-------- Extracted material

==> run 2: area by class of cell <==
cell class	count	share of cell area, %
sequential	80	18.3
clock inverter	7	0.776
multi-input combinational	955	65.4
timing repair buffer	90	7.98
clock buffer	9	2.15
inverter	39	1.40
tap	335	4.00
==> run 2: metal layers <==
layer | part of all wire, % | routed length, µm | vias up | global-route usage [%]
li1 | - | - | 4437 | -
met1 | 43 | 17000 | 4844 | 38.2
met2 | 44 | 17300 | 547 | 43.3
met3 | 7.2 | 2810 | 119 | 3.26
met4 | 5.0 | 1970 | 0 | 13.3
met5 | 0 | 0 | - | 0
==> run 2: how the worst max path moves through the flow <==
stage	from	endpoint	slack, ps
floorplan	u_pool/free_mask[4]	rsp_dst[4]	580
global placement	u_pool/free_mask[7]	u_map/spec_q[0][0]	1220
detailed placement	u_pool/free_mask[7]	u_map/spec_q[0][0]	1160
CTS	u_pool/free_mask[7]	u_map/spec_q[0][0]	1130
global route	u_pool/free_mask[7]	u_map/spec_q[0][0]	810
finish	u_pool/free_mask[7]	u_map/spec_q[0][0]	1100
$ cat src/rtl/hba_port_irq.sv
module hba_port_irq
  import hba_pkg::*;
(
  input  logic              clk,
  input  logic              rst_n,
  input  logic [DATA_W-1:0] hw_set,
  input  logic              pcs_lvl,
  input  logic              prcs_lvl,
  input  logic              sts_w1c,
  input  logic              ena_wr,
  input  logic              ips_w1c,
  input  logic [DATA_W-1:0] wdata,
  output logic [DATA_W-1:0] sts_view,
  output logic [DATA_W-1:0] ena_q,
  output logic              pending,
  output logic              masked_any
);
  logic [DATA_W-1:0] sts_q;
  logic [DATA_W-1:0] clr_bits;

  assign clr_bits = sts_w1c ? (wdata & IS_W1C_MASK) : '0;

  always_comb begin
    sts_view = sts_q;
    sts_view[PCS_BIT]  = pcs_lvl;
    sts_view[PRCS_BIT] = prcs_lvl;
  end

  assign masked_any = |(sts_view & ena_q);

  always_ff @(posedge clk) begin
    if (!rst_n) begin
      sts_q   <= '0;
      ena_q   <= '0;
      pending <= 1'b0;
    end else begin
      sts_q <= ((sts_q & ~clr_bits) | hw_set) & IS_W1C_MASK;
      if (ena_wr) ena_q <= wdata;
      if (masked_any)   pending <= 1'b1;
      else if (ips_w1c) pending <= 1'b0;
    end
  end
endmodule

----------------

### What to do
If the string "placement" appears in a line of the entries, report the line.

### Answer box
global placement	u_pool/free_mask[7]	u_map/spec_q[0][0]	1220
detailed placement	u_pool/free_mask[7]	u_map/spec_q[0][0]	1160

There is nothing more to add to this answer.